El costo de estos factores para el desarrollo deseado o prometido seguirá lastrando la vida organizada de la nación. En el mero fondo de una problemática de tan duras consecuencias se descubre, una y otra vez, la perversa influencia de la atrincherada plutocracia nacional. Ese grupúsculo de potentados que ha impuesto, sin importar las derivadas malformaciones, su voluntad, ambiciones y egoísmos. Serán, también ellos, la correa de trasmisión y mando que unirá la venidera administración priísta con la que afortunadamente va de salida. El destino así visualizado, por menos dañino que se le haga aparecer, no dejará de mostrar su férreo rostro decadente.
El panismo como facción partidaria y burocrática, ha sido relegado a penoso lugar, abrumado por sus cortas capacidades ya bien demostradas. A tal descripción hay que añadir sus reducidas visiones que, combinadas con su oportunismo, incidieron en la estela de corrupción e impunidades que los habrán de perseguir por años. Eso no les ha impedido embutirle, al país, una enorme deuda pública que ya suma la estratosférica cifra, un tanto mayor, de 5 billones de pesos.

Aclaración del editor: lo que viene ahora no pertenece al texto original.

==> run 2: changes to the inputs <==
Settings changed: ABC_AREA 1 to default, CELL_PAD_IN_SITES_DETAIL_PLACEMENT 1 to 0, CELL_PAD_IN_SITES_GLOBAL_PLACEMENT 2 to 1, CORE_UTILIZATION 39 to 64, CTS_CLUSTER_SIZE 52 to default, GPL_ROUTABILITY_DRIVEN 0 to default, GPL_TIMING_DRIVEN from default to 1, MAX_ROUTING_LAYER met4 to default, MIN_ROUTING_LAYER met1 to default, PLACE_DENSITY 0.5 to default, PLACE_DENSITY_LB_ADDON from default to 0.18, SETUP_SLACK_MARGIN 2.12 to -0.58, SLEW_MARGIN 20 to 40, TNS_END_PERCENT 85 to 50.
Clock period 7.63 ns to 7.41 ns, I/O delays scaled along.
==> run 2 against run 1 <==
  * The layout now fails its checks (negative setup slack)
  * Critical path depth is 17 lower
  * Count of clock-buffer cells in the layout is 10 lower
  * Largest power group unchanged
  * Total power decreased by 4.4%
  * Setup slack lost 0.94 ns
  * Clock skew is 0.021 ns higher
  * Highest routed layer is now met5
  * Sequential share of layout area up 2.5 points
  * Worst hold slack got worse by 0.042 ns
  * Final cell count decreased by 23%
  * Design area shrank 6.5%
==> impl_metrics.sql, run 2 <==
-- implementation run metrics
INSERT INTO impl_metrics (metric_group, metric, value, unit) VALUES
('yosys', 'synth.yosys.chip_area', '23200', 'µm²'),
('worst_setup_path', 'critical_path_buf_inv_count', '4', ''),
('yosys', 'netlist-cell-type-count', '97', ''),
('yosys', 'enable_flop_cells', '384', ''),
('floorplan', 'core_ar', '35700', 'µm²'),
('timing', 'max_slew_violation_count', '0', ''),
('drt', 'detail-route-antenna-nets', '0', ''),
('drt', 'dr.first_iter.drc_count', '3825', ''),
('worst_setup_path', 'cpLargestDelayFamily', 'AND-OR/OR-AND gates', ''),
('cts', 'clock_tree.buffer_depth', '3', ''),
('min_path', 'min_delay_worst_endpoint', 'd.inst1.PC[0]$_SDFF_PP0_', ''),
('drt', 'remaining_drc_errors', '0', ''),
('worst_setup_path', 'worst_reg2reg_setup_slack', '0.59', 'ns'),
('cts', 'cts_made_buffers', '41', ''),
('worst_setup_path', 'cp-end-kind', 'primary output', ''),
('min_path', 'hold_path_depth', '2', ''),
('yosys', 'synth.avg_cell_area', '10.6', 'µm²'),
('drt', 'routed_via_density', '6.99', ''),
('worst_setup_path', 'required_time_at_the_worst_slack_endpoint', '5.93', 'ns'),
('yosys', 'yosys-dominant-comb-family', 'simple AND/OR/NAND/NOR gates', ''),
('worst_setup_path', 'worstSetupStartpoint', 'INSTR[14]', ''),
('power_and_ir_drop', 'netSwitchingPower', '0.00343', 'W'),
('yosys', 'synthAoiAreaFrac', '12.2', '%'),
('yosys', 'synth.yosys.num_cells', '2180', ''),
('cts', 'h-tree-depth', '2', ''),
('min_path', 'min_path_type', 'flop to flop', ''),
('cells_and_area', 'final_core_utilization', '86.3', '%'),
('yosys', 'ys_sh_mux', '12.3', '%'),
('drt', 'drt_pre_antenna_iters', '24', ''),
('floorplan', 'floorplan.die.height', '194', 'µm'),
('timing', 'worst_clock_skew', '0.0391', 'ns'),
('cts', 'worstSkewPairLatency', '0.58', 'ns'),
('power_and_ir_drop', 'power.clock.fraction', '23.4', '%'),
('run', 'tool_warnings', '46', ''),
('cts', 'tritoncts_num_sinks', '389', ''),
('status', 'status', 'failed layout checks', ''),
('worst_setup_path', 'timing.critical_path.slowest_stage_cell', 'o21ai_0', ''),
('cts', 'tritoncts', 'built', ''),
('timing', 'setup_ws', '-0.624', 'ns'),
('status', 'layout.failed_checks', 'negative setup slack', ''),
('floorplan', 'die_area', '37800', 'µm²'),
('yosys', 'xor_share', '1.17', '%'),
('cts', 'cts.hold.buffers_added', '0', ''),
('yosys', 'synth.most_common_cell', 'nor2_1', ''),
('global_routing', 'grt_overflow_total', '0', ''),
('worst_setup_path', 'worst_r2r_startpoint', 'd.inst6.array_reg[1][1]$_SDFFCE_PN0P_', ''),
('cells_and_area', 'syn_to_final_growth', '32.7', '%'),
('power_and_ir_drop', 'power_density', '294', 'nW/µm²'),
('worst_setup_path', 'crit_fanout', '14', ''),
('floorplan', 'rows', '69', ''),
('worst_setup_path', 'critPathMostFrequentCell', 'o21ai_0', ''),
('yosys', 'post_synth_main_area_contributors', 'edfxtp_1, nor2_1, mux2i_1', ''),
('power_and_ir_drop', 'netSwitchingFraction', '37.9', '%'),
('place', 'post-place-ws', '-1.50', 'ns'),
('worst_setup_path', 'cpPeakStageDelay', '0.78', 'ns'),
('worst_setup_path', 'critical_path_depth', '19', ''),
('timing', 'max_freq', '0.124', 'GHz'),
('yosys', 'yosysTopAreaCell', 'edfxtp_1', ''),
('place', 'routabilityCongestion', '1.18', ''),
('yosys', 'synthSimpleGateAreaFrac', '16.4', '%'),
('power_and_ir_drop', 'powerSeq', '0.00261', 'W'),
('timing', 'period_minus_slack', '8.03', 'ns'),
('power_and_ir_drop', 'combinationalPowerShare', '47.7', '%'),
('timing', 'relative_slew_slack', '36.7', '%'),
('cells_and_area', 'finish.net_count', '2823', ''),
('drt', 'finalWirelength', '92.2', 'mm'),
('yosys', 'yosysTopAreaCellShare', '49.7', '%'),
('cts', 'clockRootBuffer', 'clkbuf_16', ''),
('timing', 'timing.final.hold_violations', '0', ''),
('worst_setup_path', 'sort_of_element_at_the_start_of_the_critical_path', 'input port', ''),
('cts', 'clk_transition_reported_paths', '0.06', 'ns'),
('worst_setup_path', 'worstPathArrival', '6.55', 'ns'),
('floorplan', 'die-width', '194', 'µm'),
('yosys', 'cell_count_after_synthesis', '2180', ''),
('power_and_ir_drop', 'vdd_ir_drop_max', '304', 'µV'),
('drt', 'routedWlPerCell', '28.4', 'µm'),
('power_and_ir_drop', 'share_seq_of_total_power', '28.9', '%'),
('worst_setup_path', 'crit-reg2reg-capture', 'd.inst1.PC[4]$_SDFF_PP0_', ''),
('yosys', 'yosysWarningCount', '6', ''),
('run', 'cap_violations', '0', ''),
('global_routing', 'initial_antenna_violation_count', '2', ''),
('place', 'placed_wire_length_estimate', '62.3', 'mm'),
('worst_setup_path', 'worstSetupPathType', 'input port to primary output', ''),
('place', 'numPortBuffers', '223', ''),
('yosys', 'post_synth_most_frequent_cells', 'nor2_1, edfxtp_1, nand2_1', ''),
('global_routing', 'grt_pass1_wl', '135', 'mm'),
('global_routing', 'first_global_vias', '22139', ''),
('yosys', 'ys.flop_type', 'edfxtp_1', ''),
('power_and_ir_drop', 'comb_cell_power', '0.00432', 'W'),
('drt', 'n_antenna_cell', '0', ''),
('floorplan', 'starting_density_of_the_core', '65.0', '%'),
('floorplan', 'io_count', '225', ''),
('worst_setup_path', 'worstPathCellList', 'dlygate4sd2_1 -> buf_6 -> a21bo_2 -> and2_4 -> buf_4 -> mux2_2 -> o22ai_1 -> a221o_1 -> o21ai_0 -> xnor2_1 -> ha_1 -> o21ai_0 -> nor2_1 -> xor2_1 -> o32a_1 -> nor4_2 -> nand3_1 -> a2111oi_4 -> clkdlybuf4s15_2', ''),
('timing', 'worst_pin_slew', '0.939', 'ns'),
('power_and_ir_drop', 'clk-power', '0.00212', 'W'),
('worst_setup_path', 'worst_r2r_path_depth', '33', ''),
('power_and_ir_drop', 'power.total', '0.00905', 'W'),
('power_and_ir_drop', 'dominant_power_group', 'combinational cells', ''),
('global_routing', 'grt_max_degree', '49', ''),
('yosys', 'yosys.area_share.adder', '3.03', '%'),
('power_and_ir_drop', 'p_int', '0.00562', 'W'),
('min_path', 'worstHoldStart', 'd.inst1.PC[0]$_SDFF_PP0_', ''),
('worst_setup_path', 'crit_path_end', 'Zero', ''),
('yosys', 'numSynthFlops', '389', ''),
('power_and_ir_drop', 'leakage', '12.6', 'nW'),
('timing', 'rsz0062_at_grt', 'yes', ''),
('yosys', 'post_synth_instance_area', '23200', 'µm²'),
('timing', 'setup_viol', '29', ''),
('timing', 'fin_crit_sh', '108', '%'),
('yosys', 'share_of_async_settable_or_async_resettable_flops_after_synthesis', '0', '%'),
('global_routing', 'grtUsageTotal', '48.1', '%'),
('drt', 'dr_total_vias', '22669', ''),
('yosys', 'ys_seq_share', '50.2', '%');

Cinco millones de millones de pesos, hay que repetir. La deuda pública más voluminosa de la historia del país. ¿Qué se hizo de con todos esos recursos, además de los excedentes petroleros y las remesas? Calderón, ese frívolo personaje que, según dice y repite, seguirá yendo de aquí para allá hasta el último día de noviembre, ha logrando atosigar, con su palabrería, las audiencias cautivas que le acarrean las televisoras y la radiodifusión. Fue ese panista quien duplicó el monto de la deuda recibida de su locuaz y convenenciero antecesor. La carga no puede ser menospreciada. Ha llegado a límites inconvenientes (alrededor de 45 por ciento del PIB). Su actual manejo ya lastra el crecimiento, tanto por el costo de la misma como porque los famosos mercados, esos que tanto subyugan a los responsables financieros, iniciarán sus retobos y amenazas de bajar sus calificaciones de confianza. El michoacano, mientras, busca un día tras otro el refugio que pueda mitigar sus muchas tribulaciones e inseguridades.
Prácticamente no hay indicador que no muestre el deterioro, tanto de la fábrica nacional como de la vida organizada, social y política del país respecto a lo que en otras partes del mundo se hace o mejora. Trátese de transparencia, de aumentos en la producción industrial, de seguridad alimentaria, de competitividad, de innovaciones, de investigación y tecnología, de respeto a los derechos humanos, de inversiones, de cobertura de servicios públicos, de salud o pobreza y se constatará la horripilante realidad como dramática alternativa al desparramado y cínico discurso oficial.
El intento de los triunfadores por su lado, puesto en marcha por el grupo de transición y adláteres comentaristas, se concentra en evocar una imagen pretendidamente transformadora de su liderazgo. Los golpes mediáticos, basados en insinuaciones y apariencias de arrojos legislativos –que no bien se conocen y ya encallan– se ven achicados por el trasteo al que los sujetan sus adalides, muchos de ellos con empolvada prosapia. Las prisas por innovar que adelantan no revelan consistencias o bases sólidas. Se choca, desde el inicio de las andanadas difusivas, con lo reducido de sus efectivas pretensiones y mecanismos operativos, tal como le ocurre a la publicitada comisión de transparencia (anticorrupción) o como sucedió a la misma reforma laboral.
En su determinación por introducir al nuevo PRI hacen, eso sí, alarde en el uso del aparato de comunicación, pero recalan en superficialidades de impactos pasajeros. Atontan a muchos, es cierto, pero en seguida empiezan a mostrar las limitantes que acarrean, éstas sí estructurales. Por más esfuerzo propagandístico no logran movilizar las energías colectivas, retenidas u opacadas desde el desenlace electoral, decretado por el oficialismo pero seriamente cuestionado. Detrás del cúmulo de intentonas para asentar el talante modernizante del gobierno entrante, el futuro, aun el más cercano, no se visualiza con optimismo. Hay razones externas para ser precavidos. La crisis que envuelve a Europa y los nubarrones en Estados Unidos (precipicio fiscal) no son vanos cuentos. Pero las principales limitantes son de naturaleza autóctona: el reaccionarismo retardatario de la plutocracia local, patrocinadora de Peña Nieto y la herencia de un panismo de poca monta.